◆ Saved entries:
== == ==
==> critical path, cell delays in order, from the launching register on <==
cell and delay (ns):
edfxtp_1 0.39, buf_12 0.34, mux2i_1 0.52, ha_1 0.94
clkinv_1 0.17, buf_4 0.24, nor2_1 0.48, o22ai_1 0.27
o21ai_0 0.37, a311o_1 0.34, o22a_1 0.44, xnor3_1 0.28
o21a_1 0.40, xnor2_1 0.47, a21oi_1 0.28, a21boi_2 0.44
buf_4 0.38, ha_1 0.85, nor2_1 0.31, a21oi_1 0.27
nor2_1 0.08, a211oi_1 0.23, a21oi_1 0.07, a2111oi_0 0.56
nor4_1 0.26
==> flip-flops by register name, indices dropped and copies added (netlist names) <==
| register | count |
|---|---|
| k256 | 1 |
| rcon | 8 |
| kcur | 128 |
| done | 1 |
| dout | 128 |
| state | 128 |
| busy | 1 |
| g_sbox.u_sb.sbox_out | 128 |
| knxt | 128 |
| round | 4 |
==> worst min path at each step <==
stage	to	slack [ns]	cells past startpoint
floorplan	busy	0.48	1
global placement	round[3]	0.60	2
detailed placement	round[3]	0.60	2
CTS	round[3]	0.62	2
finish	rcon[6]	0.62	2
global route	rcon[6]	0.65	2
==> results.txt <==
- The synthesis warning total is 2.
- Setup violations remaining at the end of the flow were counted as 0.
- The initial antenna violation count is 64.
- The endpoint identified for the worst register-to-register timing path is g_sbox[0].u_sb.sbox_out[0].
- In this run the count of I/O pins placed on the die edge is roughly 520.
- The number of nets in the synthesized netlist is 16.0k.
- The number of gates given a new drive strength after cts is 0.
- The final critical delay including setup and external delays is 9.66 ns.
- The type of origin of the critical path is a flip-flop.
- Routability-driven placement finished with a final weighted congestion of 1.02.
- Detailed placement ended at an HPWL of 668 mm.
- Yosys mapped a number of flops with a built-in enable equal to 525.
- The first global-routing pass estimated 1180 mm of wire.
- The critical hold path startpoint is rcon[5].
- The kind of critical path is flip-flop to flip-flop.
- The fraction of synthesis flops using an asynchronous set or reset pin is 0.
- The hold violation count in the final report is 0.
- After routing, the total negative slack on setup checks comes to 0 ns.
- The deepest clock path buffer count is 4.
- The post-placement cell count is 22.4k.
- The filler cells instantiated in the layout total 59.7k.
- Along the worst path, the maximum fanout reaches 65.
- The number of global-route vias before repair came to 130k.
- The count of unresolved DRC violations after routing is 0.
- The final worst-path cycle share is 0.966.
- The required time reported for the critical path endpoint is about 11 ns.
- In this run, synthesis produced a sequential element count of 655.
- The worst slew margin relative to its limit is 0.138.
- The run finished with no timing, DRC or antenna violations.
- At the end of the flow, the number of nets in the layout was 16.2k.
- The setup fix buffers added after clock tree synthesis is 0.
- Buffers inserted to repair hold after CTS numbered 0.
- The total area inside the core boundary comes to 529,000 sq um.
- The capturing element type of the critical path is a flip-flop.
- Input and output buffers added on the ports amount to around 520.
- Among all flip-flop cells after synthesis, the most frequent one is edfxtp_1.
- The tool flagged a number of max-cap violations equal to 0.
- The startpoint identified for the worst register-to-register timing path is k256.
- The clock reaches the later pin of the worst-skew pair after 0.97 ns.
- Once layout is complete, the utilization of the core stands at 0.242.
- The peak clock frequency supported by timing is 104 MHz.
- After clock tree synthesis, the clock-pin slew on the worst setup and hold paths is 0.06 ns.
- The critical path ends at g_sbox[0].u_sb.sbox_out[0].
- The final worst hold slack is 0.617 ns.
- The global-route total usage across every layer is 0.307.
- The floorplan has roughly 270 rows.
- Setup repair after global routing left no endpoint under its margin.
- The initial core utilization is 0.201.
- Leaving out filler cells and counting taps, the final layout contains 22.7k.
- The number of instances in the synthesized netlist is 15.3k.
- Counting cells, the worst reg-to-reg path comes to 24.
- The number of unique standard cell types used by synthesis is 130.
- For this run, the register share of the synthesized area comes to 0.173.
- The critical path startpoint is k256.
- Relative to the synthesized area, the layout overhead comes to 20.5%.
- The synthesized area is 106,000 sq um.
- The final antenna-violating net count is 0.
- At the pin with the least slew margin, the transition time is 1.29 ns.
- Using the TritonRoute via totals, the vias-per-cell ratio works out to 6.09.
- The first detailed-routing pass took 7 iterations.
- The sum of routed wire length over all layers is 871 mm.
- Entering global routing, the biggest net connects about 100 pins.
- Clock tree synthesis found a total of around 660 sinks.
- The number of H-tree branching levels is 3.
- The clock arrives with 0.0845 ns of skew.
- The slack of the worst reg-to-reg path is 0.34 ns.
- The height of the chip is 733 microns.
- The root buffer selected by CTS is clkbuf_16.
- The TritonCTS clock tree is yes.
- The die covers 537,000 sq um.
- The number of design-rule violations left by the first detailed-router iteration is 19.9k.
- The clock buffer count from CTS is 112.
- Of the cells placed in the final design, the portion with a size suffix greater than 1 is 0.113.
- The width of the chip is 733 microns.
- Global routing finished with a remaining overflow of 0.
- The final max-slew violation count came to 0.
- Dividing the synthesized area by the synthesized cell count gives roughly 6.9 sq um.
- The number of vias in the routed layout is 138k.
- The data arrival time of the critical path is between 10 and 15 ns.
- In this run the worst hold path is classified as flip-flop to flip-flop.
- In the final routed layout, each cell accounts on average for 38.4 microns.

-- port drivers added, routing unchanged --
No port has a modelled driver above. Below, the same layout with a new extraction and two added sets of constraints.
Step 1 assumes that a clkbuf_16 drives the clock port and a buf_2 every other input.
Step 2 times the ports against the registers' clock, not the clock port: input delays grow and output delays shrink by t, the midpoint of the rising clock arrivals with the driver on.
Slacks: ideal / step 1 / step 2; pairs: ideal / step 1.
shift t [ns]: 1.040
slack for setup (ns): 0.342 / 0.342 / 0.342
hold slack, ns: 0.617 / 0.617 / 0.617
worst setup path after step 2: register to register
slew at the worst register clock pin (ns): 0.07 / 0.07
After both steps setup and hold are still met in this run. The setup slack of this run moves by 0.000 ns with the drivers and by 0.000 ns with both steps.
== == ==
◆ Directions for this task:
I need each line of the entries that holds the string "pins" located and copied.

◆ Exercise output:
- In this run the count of I/O pins placed on the die edge is roughly 520.
- Entering global routing, the biggest net connects about 100 pins.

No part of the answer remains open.